Aquí es donde entran en juego los emisores de stablecoins: estos tienen la obligación de garantizar sus activos en una proporción de 1:1. Esto viene muy bien, ya que una línea muy concreta de la Ley GENIUS se refiere a la forma en que deben respaldarse las stablecoins: con activos considerados ultralíquidos, como… bonos del Tesoro estadounidense o repos/reverse repos, a su vez respaldados por bonos. También se aceptan los fondos del mercado monetario que invierten en T-bills.

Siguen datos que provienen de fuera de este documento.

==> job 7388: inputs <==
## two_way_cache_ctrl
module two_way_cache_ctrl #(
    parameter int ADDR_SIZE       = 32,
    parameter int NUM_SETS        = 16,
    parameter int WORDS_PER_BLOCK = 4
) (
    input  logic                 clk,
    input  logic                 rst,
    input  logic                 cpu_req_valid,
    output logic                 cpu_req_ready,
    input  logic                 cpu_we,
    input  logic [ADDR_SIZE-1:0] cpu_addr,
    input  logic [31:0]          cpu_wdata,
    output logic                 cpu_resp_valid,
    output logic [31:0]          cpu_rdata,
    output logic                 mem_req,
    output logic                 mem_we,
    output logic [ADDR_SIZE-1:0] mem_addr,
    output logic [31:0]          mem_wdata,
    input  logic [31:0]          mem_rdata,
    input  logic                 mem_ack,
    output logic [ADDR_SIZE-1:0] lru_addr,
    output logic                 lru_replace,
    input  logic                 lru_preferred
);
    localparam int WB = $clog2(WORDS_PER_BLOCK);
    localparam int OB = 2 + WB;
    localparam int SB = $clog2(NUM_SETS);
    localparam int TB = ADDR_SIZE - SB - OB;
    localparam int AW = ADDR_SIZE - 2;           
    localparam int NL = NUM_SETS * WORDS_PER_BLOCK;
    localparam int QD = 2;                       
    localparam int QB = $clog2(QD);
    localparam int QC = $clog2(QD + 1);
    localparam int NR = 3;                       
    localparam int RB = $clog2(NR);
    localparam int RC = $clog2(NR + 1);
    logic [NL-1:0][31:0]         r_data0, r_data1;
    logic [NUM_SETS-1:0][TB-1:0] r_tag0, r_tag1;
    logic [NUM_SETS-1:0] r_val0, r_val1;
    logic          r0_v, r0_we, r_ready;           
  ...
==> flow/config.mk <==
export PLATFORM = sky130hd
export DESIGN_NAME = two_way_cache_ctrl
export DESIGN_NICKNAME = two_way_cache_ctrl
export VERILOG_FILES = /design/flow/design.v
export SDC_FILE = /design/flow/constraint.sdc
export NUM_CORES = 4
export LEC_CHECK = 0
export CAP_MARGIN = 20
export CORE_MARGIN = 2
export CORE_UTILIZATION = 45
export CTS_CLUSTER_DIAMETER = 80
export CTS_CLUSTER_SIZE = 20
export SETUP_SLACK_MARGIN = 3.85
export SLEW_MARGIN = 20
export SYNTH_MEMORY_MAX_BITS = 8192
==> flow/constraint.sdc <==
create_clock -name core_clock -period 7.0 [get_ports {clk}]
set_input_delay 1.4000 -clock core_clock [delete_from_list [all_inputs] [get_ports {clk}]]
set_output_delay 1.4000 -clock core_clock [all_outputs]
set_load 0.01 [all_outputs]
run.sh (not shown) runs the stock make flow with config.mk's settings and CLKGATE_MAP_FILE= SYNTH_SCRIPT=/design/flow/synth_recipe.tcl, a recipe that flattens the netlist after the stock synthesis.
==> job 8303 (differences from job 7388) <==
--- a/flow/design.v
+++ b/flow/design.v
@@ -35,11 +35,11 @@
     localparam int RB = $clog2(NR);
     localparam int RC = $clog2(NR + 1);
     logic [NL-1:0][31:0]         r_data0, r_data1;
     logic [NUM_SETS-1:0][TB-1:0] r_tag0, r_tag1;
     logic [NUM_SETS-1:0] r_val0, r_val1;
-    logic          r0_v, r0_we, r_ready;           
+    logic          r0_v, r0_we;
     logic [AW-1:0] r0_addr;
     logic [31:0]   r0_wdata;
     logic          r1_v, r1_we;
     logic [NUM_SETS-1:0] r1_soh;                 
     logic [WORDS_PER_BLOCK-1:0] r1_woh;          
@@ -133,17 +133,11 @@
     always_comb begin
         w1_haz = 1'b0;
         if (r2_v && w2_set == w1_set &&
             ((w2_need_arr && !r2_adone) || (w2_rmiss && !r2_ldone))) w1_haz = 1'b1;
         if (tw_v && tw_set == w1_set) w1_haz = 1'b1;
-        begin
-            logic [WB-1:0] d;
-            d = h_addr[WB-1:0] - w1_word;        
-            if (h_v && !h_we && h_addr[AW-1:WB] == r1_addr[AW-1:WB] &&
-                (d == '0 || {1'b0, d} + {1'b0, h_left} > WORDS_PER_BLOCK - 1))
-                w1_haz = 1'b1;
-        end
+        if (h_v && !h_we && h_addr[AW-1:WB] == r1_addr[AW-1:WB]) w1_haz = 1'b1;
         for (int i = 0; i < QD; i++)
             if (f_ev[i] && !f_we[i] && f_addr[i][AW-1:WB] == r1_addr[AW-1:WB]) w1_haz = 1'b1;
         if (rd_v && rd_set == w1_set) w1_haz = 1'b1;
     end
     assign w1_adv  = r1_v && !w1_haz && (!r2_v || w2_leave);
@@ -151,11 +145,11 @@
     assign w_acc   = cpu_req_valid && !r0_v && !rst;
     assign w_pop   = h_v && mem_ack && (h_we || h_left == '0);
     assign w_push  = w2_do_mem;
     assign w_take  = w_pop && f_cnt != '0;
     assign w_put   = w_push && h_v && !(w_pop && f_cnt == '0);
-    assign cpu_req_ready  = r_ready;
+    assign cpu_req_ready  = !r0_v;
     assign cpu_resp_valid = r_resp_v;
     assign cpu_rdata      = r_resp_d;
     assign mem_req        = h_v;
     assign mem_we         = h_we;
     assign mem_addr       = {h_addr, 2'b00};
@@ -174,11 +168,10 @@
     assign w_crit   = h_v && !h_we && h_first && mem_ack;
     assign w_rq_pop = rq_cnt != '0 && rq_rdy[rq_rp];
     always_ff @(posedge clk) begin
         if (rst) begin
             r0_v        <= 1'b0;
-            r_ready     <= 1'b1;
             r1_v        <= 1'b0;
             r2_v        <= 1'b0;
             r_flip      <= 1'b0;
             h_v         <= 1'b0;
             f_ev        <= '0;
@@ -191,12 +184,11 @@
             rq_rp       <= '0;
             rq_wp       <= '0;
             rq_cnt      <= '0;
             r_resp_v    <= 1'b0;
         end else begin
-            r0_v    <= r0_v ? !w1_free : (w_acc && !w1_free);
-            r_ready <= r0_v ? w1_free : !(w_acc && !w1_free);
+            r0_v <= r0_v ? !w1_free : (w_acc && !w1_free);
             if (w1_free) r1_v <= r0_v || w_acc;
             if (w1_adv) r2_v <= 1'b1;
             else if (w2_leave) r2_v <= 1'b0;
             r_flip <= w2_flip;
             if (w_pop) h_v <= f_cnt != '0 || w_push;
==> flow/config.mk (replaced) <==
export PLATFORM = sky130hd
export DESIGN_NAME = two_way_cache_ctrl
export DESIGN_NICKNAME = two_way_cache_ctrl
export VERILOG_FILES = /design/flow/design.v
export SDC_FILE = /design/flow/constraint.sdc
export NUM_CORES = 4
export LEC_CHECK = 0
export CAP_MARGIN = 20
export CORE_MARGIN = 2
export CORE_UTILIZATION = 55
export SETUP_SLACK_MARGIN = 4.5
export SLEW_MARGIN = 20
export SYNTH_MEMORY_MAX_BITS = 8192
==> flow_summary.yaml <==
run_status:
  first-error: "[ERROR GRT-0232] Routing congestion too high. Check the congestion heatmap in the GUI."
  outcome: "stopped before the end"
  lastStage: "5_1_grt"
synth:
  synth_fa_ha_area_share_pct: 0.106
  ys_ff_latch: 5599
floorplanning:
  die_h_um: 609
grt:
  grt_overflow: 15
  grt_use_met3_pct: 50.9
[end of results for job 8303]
Background: an optimization exercise with open tools, aiming at small area, a short achievable clock period and few clock cycles per item. Do not read the settings as production practice.

## 07-02
==> flow/design.v <==
`timescale 1ns/1ps
`default_nettype none
package xoodoo_pkg;
        localparam int STATE_W = 384;
        localparam int LANE_W = 32;
        localparam int NUM_ROUNDS = 12;
        localparam logic [NUM_ROUNDS*12-1:0] ROUND_CONSTANTS = {
                12'h012, 12'h1A0, 12'h0F0, 12'h380,
                12'h02C, 12'h060, 12'h014, 12'h120,
                12'h0D0, 12'h3C0, 12'h038, 12'h058
        };
endpackage
`default_nettype wire
`timescale 1ns/1ps
`default_nettype none
package cyclist_pkg;
        localparam int BLOCK_BYTES = 16;
        localparam logic [1:0] OP_INIT    = 2'd0;
        localparam logic [1:0] OP_ABSORB  = 2'd1;
        localparam logic [1:0] OP_SQUEEZE = 2'd2;
        localparam logic [7:0] CD_FIRST_ABSORB = 8'h01;
        localparam logic [7:0] PAD_BYTE = 8'h01;
endpackage
`default_nettype wire
`timescale 1ns/1ps
`default_nettype none
module xoodoo_round (
        input  logic [11:0]  rc,
        input  logic [383:0] state_in,
        output logic [383:0] state_out
);
        function automatic logic [31:0] rotl(input logic [31:0] a, input integer n);
                rotl = (a << n) | (a >> (32 - n));
        endfunction
        logic [3:0][31:0] e;
        logic [11:0][31:0] theta;
        logic [11:0][31:0] rho_w;
        logic [11:0][31:0] chi;
        logic [11:0][31:0] rho_e;
        xoodoo_theta_effect u_effect (
                .state_in (state_in),
                .effect   (e)
        );
        always_comb begin
                for (int i = 0; i < 12; i++) begin
                        theta[i] = state_in[32*i +: 32] ^ e[i % 4];
                end
                for (int x = 0; x < 4; x++) begin
                        rho_w[x]     = theta[x];
                        rho_w[4 + x] = theta[4 + (x + 3) % 4];
                        rho_w[8 + x] = rotl(theta[8 + x], 11);
                end
                rho_w[0] = theta[0] ^ {20'h0, rc};
                for (int x = 0; x < 4; x++) begin
                        chi[x]     = rho_w[x]     ^ (~rho_w[4 + x] & rho_w[8 + x]);
                        chi[4 + x] = rho_w[4 + x] ^ (~rho_w[8 + x] & rho_w[x]);
                        chi[8 + x] = rho_w[8 + x] ^ (~rho_w[x]     & rho_w[4 + x]);
                end
                for (int x = 0; x < 4; x++) begin
                        rho_e[x]     = chi[x];
                        rho_e[4 + x] = rotl(chi[4 + x], 1);
                        rho_e[8 + x] = rotl(chi[8 + (x + 2) % 4], 8);
                end
                for (int i = 0; i < 12; i++) begin
                        state_out[32*i +: 32] = rho_e[i];
                end
        end
endmodule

Y no es ningún secreto: Donald Trump declaró durante la firma del proyecto que este tenía como objetivo «asegurar el estatus del dólar como moneda de reserva mundial».
Hacia un desarrollo en todos los frentes
La ley fue aprobada por la Cámara de Representantes con un amplio apoyo bipartidista, a pesar de las tensiones internas. Un grupo de parlamentarios conservadores había bloqueado temporalmente el texto, exigiendo que se prohibiera a la Reserva Federal emitir una moneda digital de banco central (MNBC). Pero su deseo fue escuchado, ya que la Ley Anti-CBDC fue aprobada por la Cámara de Representantes (el proyecto aún debe pasar por el Senado).
Tether y Circle, que emiten respectivamente el USDT y el USDC, las dos stablecoins más capitalizadas del mercado criptográfico, ya han afirmado que tienen la intención de aprovechar al máximo este nuevo marco regulatorio para desarrollar su negocio. Paolo Ardoino, director ejecutivo de Tether, afirmó que era «una locura que a veces la gente pensara que Tether no iba a cumplir».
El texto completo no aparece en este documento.